Re: type of NSNotFound
Re: type of NSNotFound
- Subject: Re: type of NSNotFound
- From: Quincey Morris <email@hidden>
- Date: Sat, 20 Jul 2013 15:30:56 -0700
There's no mistake. There are several things going on here.
One is that C is a bit funny about compile-time resolution of constants outside the signed (int or long) range, which makes it desirable to avoid having a constant outside the range. Otherwise, unsigned constants may turn into signed constants, and vice versa. (I can never remember the exact scenario, so that's why I'm waving arms a bit. But it's a known C quirk.)

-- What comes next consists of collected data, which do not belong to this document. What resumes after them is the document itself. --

--- src/tester_macros.svh ---
`ifndef TESTER_MACROS_SVH
`define TESTER_MACROS_SVH

// sdram word sizes
`define ADDR_W 22
`define DATA_W 16

// characters on the serial line
`define ASCII_ZERO 8'h30
`define ASCII_ONE  8'h31
`define ASCII_CR   8'h0D

// menu keys
`define KEY_WRITE 8'h31    // "1"
`define KEY_READ  8'h32    // "2"

// bytes the uart transmitter can buffer
`define TX_CREDITS 4

`endif

--- src/sdram_pkg.sv ---
`default_nettype none

package sdram_pkg;

`include "tester_macros.svh"

  typedef logic [`ADDR_W-1:0] sdram_addr_t;    // row, bank and column together
  typedef logic [`DATA_W-1:0] sdram_data_t;

endpackage

`default_nettype wire

--- src/tester_pkg.sv ---
`default_nettype none

package tester_pkg;

  typedef logic [7:0] byte_t;

  typedef enum logic [2:0] {
    welcome,       // start the menu text
    choose,        // wait for a menu key
    get_data,
    get_waddr,
    write_issue,
    get_raddr,
    read_wait,     // read request held until data comes back
    report         // last message of an operation
  } menu_state_t;

  typedef enum logic [2:0] {
    msg_menu,
    msg_data,
    msg_addr,
    msg_ok,
    msg_read       // text followed by the read word
  } msg_id_t;

endpackage

`default_nettype wire

--- src/bit_string_receiver.sv ---
`timescale 1ns/1ps
`default_nettype none

`include "tester_macros.svh"

module bit_string_receiver
  import tester_pkg::*;
#(
  parameter type payload_t = byte_t
)
(
  input  wire        clk,
  input  wire        reset,
  input  wire        enable,
  input  wire        rx_valid,
  input  wire byte_t rx_data,
  output payload_t   payload,
  output logic       full,
  output logic       echo_valid,
  output byte_t      echo_byte,
  input  wire        echo_grant
);

  localparam int W     = $bits(payload_t);
  localparam int CNT_W = $clog2(W + 1);

  logic [W-1:0]     shift_q;
  logic [CNT_W-1:0] count_q;
  logic             is_bit;
  logic             accept;
  logic             last;

  assign is_bit  = (rx_data == `ASCII_ZERO) || (rx_data == `ASCII_ONE);
  assign accept  = enable && rx_valid && is_bit && !echo_valid;    // one echo in flight at most
  assign last    = (count_q == CNT_W'(W - 1));
  assign full    = accept && last;
  assign payload = payload_t'(shift_q);

  always_ff @(posedge clk or posedge reset)
    if (reset)
    begin
      count_q    <= '0;
      echo_valid <= 1'b0;
    end
    else
    begin
      if (!enable)
        count_q <= '0;
      else if (accept)
        count_q <= last ? '0 : count_q + 1'b1;
      if (accept)
        echo_valid <= 1'b1;
      else if (echo_grant)
        echo_valid <= 1'b0;
    end

  always_ff @(posedge clk)
    if (accept)
    begin
      shift_q   <= {shift_q[W-2:0], rx_data[0]};    // msb typed first
      echo_byte <= rx_data;
    end

endmodule

`default_nettype wire

--- src/message_sender.sv ---
`timescale 1ns/1ps
`default_nettype none

`include "tester_macros.svh"

module message_sender
  import sdram_pkg::*, tester_pkg::*;
(
  input  wire              clk,
  input  wire              reset,
  input  wire              msg_start,
  input  wire msg_id_t     msg_id,
  input  wire sdram_data_t read_data,
  output logic             msg_valid,
  output byte_t            msg_byte,
  input  wire              msg_grant,
  output logic             msg_done
);

  localparam int TEXT_LEN   = 15;
  localparam int PREFIX_LEN = 5;    // "Read:" ahead of the bits

  logic                    busy_q;
  logic [4:0]              idx_q;
  logic [4:0]              last_idx;
  logic [4:0]              bit_idx;
  msg_id_t                 id_q;
  logic [8*TEXT_LEN-1:0]   text;

  // texts are left aligned with the first character in the top byte
  function automatic logic [8*TEXT_LEN-1:0] text_of(input msg_id_t id);
    case (id)
      msg_menu: return {"1-Write 2-Read", `ASCII_CR};
      msg_data: return {"Data:", {10{8'h00}}};
      msg_addr: return {"Addr:", {10{8'h00}}};
      msg_ok:   return {"OK", `ASCII_CR, {12{8'h00}}};
      default:  return {"Read:", {10{8'h00}}};
    endcase
  endfunction

  always_comb
    case (id_q)
      msg_menu: last_idx = 5'(TEXT_LEN - 1);
      msg_ok:   last_idx = 5'd2;
      msg_read: last_idx = 5'(PREFIX_LEN + `DATA_W);    // bits then cr
      default:  last_idx = 5'(PREFIX_LEN - 1);
    endcase

  assign text      = text_of(id_q);
  assign bit_idx   = idx_q - 5'(PREFIX_LEN);
  assign msg_valid = busy_q;

  always_comb
    if (id_q == msg_read && idx_q == last_idx)
      msg_byte = `ASCII_CR;
    else if (id_q == msg_read && idx_q >= 5'(PREFIX_LEN))
      msg_byte = read_data[`DATA_W - 1 - int'(bit_idx)] ? `ASCII_ONE : `ASCII_ZERO;
    else
      msg_byte = text[8*(TEXT_LEN - 1 - int'(idx_q)) +: 8];

  always_ff @(posedge clk or posedge reset)
    if (reset)
    begin
      busy_q   <= 1'b0;
      idx_q    <= '0;
      id_q     <= msg_menu;
      msg_done <= 1'b0;
    end
    else
    begin
      msg_done <= 1'b0;
      if (msg_start)
      begin
        busy_q <= 1'b1;
        idx_q  <= '0;
        id_q   <= msg_id;
      end
      else if (msg_grant)
      begin
        if (idx_q == last_idx)
        begin
          busy_q   <= 1'b0;
          msg_done <= 1'b1;
        end
        else
          idx_q <= idx_q + 1'b1;
      end
    end

endmodule

`default_nettype wire

--- src/tx_credit_arbiter.sv ---
`timescale 1ns/1ps
`default_nettype none

`include "tester_macros.svh"

module tx_credit_arbiter
  import tester_pkg::*;
(
  input  wire        clk,
  input  wire        reset,
  input  wire        echo_valid,
  input  wire byte_t echo_byte,
  output logic       echo_grant,
  input  wire        msg_valid,
  input  wire byte_t msg_byte,
  output logic       msg_grant,
  output logic       tx_valid,
  output byte_t      tx_data,
  input  wire        tx_credit
);

  localparam int CW = $clog2(`TX_CREDITS + 1);

  logic [CW-1:0] credit_q;
  logic          has_credit;
  logic          send;

  assign has_credit = (credit_q != '0);
  assign echo_grant = has_credit && echo_valid;
  assign msg_grant  = has_credit && msg_valid && !echo_valid;    // echo goes first
  assign send       = echo_grant || msg_grant;

  // credit is taken at grant so a second grant cannot overrun the uart
  always_ff @(posedge clk or posedge reset)
    if (reset)
    begin
      credit_q <= CW'(`TX_CREDITS);
      tx_valid <= 1'b0;
    end
    else
    begin
      tx_valid <= send;
      case ({send, tx_credit})
        2'b10:   credit_q <= credit_q - 1'b1;
        2'b01:   credit_q <= credit_q + 1'b1;
        default: credit_q <= credit_q;
      endcase
    end

  always_ff @(posedge clk)
    if (send)
      tx_data <= echo_grant ? echo_byte : msg_byte;

endmodule

`default_nettype wire

--- src/menu_fsm.sv ---
`timescale 1ns/1ps
`default_nettype none

`include "tester_macros.svh"

module menu_fsm
  import sdram_pkg::*, tester_pkg::*;
(
  input  wire              clk,
  input  wire              reset,
  input  wire              rx_valid,
  input  wire byte_t       rx_data,
  output logic             msg_start,
  output msg_id_t          msg_id,
  input  wire              msg_done,
  output logic             data_enable,
  input  wire              data_full,
  input  wire sdram_data_t data_word,
  output logic             addr_enable,
  input  wire              addr_full,
  input  wire sdram_addr_t addr_word,
  output sdram_addr_t      sys_addr,
  output sdram_data_t      sys_data_to_sdram,
  output logic             sys_write_rq,
  output logic             sys_read_rq,
  input  wire sdram_data_t sys_data_from_sdram,
  input  wire              sys_data_from_sdram_valid,
  output sdram_data_t      read_data
);

  menu_state_t state_q;
  logic        msg_wait_q;    // a message is still going out

  assign data_enable       = (state_q == get_data) && !msg_wait_q;
  assign addr_enable       = (state_q inside {get_waddr, get_raddr}) && !msg_wait_q;
  assign sys_write_rq      = (state_q == write_issue);
  assign sys_read_rq       = (state_q == read_wait);
  assign sys_addr          = (sys_write_rq || sys_read_rq) ? addr_word : '0;
  assign sys_data_to_sdram = sys_write_rq ? data_word : '0;

  always_ff @(posedge clk or posedge reset)
    if (reset)
    begin
      state_q    <= welcome;
      msg_start  <= 1'b0;
      msg_id     <= msg_menu;
      msg_wait_q <= 1'b0;
    end
    else
    begin
      msg_start <= 1'b0;
      if (msg_done)
        msg_wait_q <= 1'b0;
      case (state_q)
        welcome:
        begin
          msg_start  <= 1'b1;
          msg_id     <= msg_menu;
          msg_wait_q <= 1'b1;
          state_q    <= choose;
        end
        choose:
          if (!msg_wait_q && rx_valid && (rx_data == `KEY_WRITE || rx_data == `KEY_READ))
          begin
            msg_start  <= 1'b1;
            msg_wait_q <= 1'b1;
            msg_id     <= (rx_data == `KEY_WRITE) ? msg_data : msg_addr;
            state_q    <= (rx_data == `KEY_WRITE) ? get_data : get_raddr;
          end
        get_data:
          if (data_full)
          begin
            msg_start  <= 1'b1;
            msg_id     <= msg_addr;
            msg_wait_q <= 1'b1;
            state_q    <= get_waddr;
          end
        get_waddr:
          if (addr_full)
            state_q <= write_issue;
        write_issue:
        begin
          msg_start  <= 1'b1;    // write pulse lasts this one cycle
          msg_id     <= msg_ok;
          msg_wait_q <= 1'b1;
          state_q    <= report;
        end
        get_raddr:
          if (addr_full)
            state_q <= read_wait;
        read_wait:
          if (sys_data_from_sdram_valid)
          begin
            msg_start  <= 1'b1;
            msg_id     <= msg_read;
            msg_wait_q <= 1'b1;
            state_q    <= report;
          end
        report:
          if (!msg_wait_q)
            state_q <= welcome;
        default:
          state_q <= welcome;
      endcase
    end

  always_ff @(posedge clk)
    if (sys_read_rq && sys_data_from_sdram_valid)
      read_data <= sys_data_from_sdram;

endmodule

`default_nettype wire

--- src/sdram_tester_top.sv ---
`timescale 1ns/1ps
`default_nettype none

module sdram_tester_top
  import sdram_pkg::*, tester_pkg::*;
(
  input  wire              clk,
  input  wire              reset,
  input  wire              rx_valid,
  input  wire byte_t       rx_data,
  output logic             tx_valid,
  output byte_t            tx_data,
  input  wire              tx_credit,
  output sdram_addr_t      sys_addr,
  output sdram_data_t      sys_data_to_sdram,
  output logic             sys_write_rq,
  output logic             sys_read_rq,
  input  wire sdram_data_t sys_data_from_sdram,
  input  wire              sys_data_from_sdram_valid
);

  logic        msg_start;
  msg_id_t     msg_id;
  logic        msg_done;
  logic        msg_valid;
  byte_t       msg_byte;
  logic        msg_grant;
  sdram_data_t read_data;

  logic        data_enable;
  logic        data_full;
  sdram_data_t data_word;
  logic        data_echo_valid;
  byte_t       data_echo_byte;
  logic        data_echo_grant;

  logic        addr_enable;
  logic        addr_full;
  sdram_addr_t addr_word;
  logic        addr_echo_valid;
  byte_t       addr_echo_byte;
  logic        addr_echo_grant;

  logic        echo_valid;
  byte_t       echo_byte;
  logic        echo_grant;

  // only one receiver can hold an echo at a time
  assign echo_valid      = data_echo_valid || addr_echo_valid;
  assign echo_byte       = data_echo_valid ? data_echo_byte : addr_echo_byte;
  assign data_echo_grant = echo_grant && data_echo_valid;
  assign addr_echo_grant = echo_grant && !data_echo_valid;

  menu_fsm u_menu_fsm (
    .clk                       (clk),
    .reset                     (reset),
    .rx_valid                  (rx_valid),
    .rx_data                   (rx_data),
    .msg_start                 (msg_start),
    .msg_id                    (msg_id),
    .msg_done                  (msg_done),
    .data_enable               (data_enable),
    .data_full                 (data_full),
    .data_word                 (data_word),
    .addr_enable               (addr_enable),
    .addr_full                 (addr_full),
    .addr_word                 (addr_word),
    .sys_addr                  (sys_addr),
    .sys_data_to_sdram         (sys_data_to_sdram),
    .sys_write_rq              (sys_write_rq),
    .sys_read_rq               (sys_read_rq),
    .sys_data_from_sdram       (sys_data_from_sdram),
    .sys_data_from_sdram_valid (sys_data_from_sdram_valid),
    .read_data                 (read_data)
  );

  message_sender u_message_sender (
    .clk       (clk),
    .reset     (reset),
    .msg_start (msg_start),
    .msg_id    (msg_id),
    .read_data (read_data),
    .msg_valid (msg_valid),
    .msg_byte  (msg_byte),
    .msg_grant (msg_grant),
    .msg_done  (msg_done)
  );

  bit_string_receiver #(.payload_t(sdram_data_t)) u_data_rx (
    .clk        (clk),
    .reset      (reset),
    .enable     (data_enable),
    .rx_valid   (rx_valid),
    .rx_data    (rx_data),
    .payload    (data_word),
    .full       (data_full),
    .echo_valid (data_echo_valid),
    .echo_byte  (data_echo_byte),
    .echo_grant (data_echo_grant)
  );

  // shared by the write and the read address
  bit_string_receiver #(.payload_t(sdram_addr_t)) u_addr_rx (
    .clk        (clk),
    .reset      (reset),
    .enable     (addr_enable),
    .rx_valid   (rx_valid),
    .rx_data    (rx_data),
    .payload    (addr_word),
    .full       (addr_full),
    .echo_valid (addr_echo_valid),
    .echo_byte  (addr_echo_byte),
    .echo_grant (addr_echo_grant)
  );

  tx_credit_arbiter u_tx_credit_arbiter (
    .clk        (clk),
    .reset      (reset),
    .echo_valid (echo_valid),
    .echo_byte  (echo_byte),
    .echo_grant (echo_grant),
    .msg_valid  (msg_valid),
    .msg_byte   (msg_byte),
    .msg_grant  (msg_grant),
    .tx_valid   (tx_valid),
    .tx_data    (tx_data),
    .tx_credit  (tx_credit)
  );

endmodule

`default_nettype wire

Another is that it's useful for NSNotFound to have one value that can be used in either an signed or unsigned context. That means it has to lie in non-negative signed integer range, and the only practical value meeting those conditions is NSIntegerMax.
Lastly, NSUIntegerMax isn't *outside* the unsigned integer range, it's the last value inside it. However, limiting the range even to half of the theoretical maximum isn't a problem. It isn't possible to have a Cocoa collection of even NSIntegerMax elements, because the memory addressing range isn't big enough to record that many pointers, let alone the objects pointed to. (You'd need NSIntegerMax * 8 bytes for the pointers, or about 2**35 bytes.)
There was a thread about this recently, and I think the take-away is:
-- Having NSNotFound==NSIntegerMax is only a problem in the context of things like sparse arrays that need a full 64 bits of indexing. If you implement such a construct, you'd better stay away from using NSNotFound with it, but there's nothing like that (AFAIK) in Cocoa itself.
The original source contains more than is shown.